Conroy v. State Bar

799 P.2d 772, 51 Cal. 3d 799, 274 Cal. Rptr. 692, 1990 Cal. LEXIS 5049
CourtCalifornia Supreme Court
DecidedNovember 15, 1990
DocketNo. S010571
StatusPublished
Cited by1 cases

This text of 799 P.2d 772 (Conroy v. State Bar) is published on Counsel Stack Legal Research, covering California Supreme Court primary law. Counsel Stack provides free access to over 12 million legal documents including statutes, case law, regulations, and constitutions.

Bluebook
Conroy v. State Bar, 799 P.2d 772, 51 Cal. 3d 799, 274 Cal. Rptr. 692, 1990 Cal. LEXIS 5049 (Cal. 1990).

Opinion

Opinion

THE COURT.—

Introduction

In this matter we review the unanimous recommendation of the State Bar Review Department (review department) that petitioner J. William Conroy be suspended from the practice of law for one year, that the order of suspension be stayed, and that he be placed on probation for one year on various conditions including an actual suspension of sixty days. The recommendation is based upon a finding that petitioner willfully failed to comply [802]*802with a condition of prior discipline. After examining the uncontroverted record, we adopt the review department’s recommendation.
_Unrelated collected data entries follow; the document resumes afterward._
[src/rtl/core/crc_framed_status_receiver_defines.svh]
// ----------------------------------------------------------------------------
// Framed status receiver: assertion macros
// Shared concurrent assertion helpers for the receiver RTL.
// ----------------------------------------------------------------------------
`ifndef CRC_FRAMED_STATUS_RECEIVER_DEFINES_SVH
`define CRC_FRAMED_STATUS_RECEIVER_DEFINES_SVH

// Same-cycle implication, disabled while reset is asserted.
`define CFSR_ASSERT_IMPL(lbl, clk, rst_n, ante, cons, msg) \
  lbl: assert property (@(posedge clk) disable iff (!rst_n) (ante) |-> (cons)) \
    else $error(msg);

// Next-cycle implication, disabled while reset is asserted.
`define CFSR_ASSERT_NEXT(lbl, clk, rst_n, ante, cons, msg) \
  lbl: assert property (@(posedge clk) disable iff (!rst_n) (ante) |=> (cons)) \
    else $error(msg);

`endif

[src/rtl/core/cfsr_pkg.sv]
// ----------------------------------------------------------------------------
// Framed status receiver package
// Types, protocol constants and the CRC-8 byte update.
// ----------------------------------------------------------------------------
package cfsr_pkg;

  typedef enum logic [1:0] {
    StIdle,
    StCrc,
    StLen,
    StData
  } cfsr_state_e;

  typedef logic [7:0] cfsr_byte_t;

  typedef struct packed {
    logic update;
    logic binary;
  } cfsr_upd_t;

  localparam cfsr_byte_t StartByte    = 8'h7B;
  localparam cfsr_byte_t CrcPoly      = 8'h07;
  localparam cfsr_byte_t CrcXorOut    = 8'h55;
  localparam cfsr_byte_t ReplyAck     = 8'hFF;
  localparam cfsr_byte_t ReplyNak     = 8'h00;
  localparam cfsr_byte_t AsciiZero    = 8'd48;
  localparam cfsr_byte_t BinaryMinLen = 8'd9;
  localparam cfsr_byte_t VersionOne   = 8'd1;
  localparam int unsigned NumFields   = 9;
  localparam int unsigned StoreBytes  = NumFields + 1;

  // MSB-first CRC-8, one byte
  function automatic cfsr_byte_t crc8_update(input cfsr_byte_t crc, input cfsr_byte_t data);
    cfsr_byte_t c;
    c = crc ^ data;
    for (int b = 0; b < 8; b++) begin
      c = c[7] ? ((c << 1) ^ CrcPoly) : (c << 1);
    end
    return c;
  endfunction

endpackage
## src/hw/rtl/fde_ram.sv

```systemverilog
// generic single write port, single read port ram with registered read data
// no dependencies
`default_nettype none

module fde_ram #(
  parameter int Width = 8,
  parameter int Depth = 16
) (
  input  wire                      clk_i,
  input  wire                      we_i,
  input  wire  [$clog2(Depth)-1:0] waddr_i,
  input  wire  [Width-1:0]         wdata_i,
  input  wire                      re_i,
  input  wire  [$clog2(Depth)-1:0] raddr_i,
  output logic [Width-1:0]         rdata_o
);

  logic [Width-1:0] mem [Depth];

  always_ff @(posedge clk_i) begin
    if (we_i) begin
      mem[waddr_i] <= wdata_i;
    end
    if (re_i) begin
      rdata_o <= mem[raddr_i];
    end
  end

endmodule

`default_nettype wire

```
Factual and Procedural Background

Petitioner was admitted to practice in June 1967 and had no prior record of discipline until 1986. In that year he received a private reproval based upon three unrelated incidents of misconduct.1 As a condition of the reproval, the review department directed that petitioner take and pass the Professional Responsibility Examination (PRE) within one year of the reproval’s effective date, December 30, 1986. The Office of the State Bar Court also notified petitioner of this requirement and indicated the dates on which the examination would be administered within the one-year period.
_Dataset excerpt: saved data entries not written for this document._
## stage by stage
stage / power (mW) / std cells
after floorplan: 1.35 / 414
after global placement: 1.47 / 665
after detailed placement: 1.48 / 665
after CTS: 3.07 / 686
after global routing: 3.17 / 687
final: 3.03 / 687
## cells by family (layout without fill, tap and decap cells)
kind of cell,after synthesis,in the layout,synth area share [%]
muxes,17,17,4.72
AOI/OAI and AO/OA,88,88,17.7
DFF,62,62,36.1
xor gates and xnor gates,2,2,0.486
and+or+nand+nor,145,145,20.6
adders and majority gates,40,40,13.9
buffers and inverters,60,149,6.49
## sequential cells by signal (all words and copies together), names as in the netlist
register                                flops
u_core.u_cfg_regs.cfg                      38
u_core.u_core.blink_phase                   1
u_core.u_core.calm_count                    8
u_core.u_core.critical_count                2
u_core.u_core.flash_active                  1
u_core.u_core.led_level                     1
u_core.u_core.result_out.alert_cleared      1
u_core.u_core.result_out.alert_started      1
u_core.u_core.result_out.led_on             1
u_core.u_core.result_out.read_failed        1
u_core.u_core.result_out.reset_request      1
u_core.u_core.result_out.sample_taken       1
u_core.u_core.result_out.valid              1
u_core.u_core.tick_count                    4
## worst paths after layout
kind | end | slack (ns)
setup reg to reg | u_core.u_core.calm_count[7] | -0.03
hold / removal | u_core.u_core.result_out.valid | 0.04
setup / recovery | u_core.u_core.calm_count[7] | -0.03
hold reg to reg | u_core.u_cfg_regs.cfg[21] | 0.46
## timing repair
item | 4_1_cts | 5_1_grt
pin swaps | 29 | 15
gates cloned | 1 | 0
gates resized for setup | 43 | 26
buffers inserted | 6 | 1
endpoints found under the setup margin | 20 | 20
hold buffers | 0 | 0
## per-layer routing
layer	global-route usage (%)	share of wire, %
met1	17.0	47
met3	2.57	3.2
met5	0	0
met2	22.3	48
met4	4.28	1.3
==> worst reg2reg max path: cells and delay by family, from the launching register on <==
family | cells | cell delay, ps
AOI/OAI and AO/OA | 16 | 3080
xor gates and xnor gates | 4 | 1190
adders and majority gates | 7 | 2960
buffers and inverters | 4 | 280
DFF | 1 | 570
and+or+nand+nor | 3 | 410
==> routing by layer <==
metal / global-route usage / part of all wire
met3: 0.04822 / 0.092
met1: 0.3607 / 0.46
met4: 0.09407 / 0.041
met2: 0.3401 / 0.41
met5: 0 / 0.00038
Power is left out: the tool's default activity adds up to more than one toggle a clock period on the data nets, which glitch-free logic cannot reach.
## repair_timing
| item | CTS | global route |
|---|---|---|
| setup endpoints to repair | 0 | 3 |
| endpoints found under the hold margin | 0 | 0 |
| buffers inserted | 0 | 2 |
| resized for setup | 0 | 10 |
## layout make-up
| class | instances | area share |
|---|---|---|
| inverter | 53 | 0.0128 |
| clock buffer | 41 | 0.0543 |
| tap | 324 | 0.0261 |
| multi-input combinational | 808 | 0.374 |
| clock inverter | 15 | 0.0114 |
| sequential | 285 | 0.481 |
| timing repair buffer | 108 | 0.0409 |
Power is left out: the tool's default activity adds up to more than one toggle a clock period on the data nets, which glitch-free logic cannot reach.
Without explanation, petitioner failed to take the PRE prior to December 30, 1987. On May 23, 1988, the State Bar filed and served a notice to show cause informing him that as a result of his noncompliance, it was initiating further disciplinary proceedings for “acts in wilful violation of [his] oath and duties as an attorney and in particular, California Business and Professions Code sections 6068(a) and 6103, and of [former] Rule of Professional Conduct 9-101 [now rule 1-110].”2 When petitioner failed to answer within the specified time, the State Bar filed and served a notice of application to enter default, giving him an additional 20 days to answer.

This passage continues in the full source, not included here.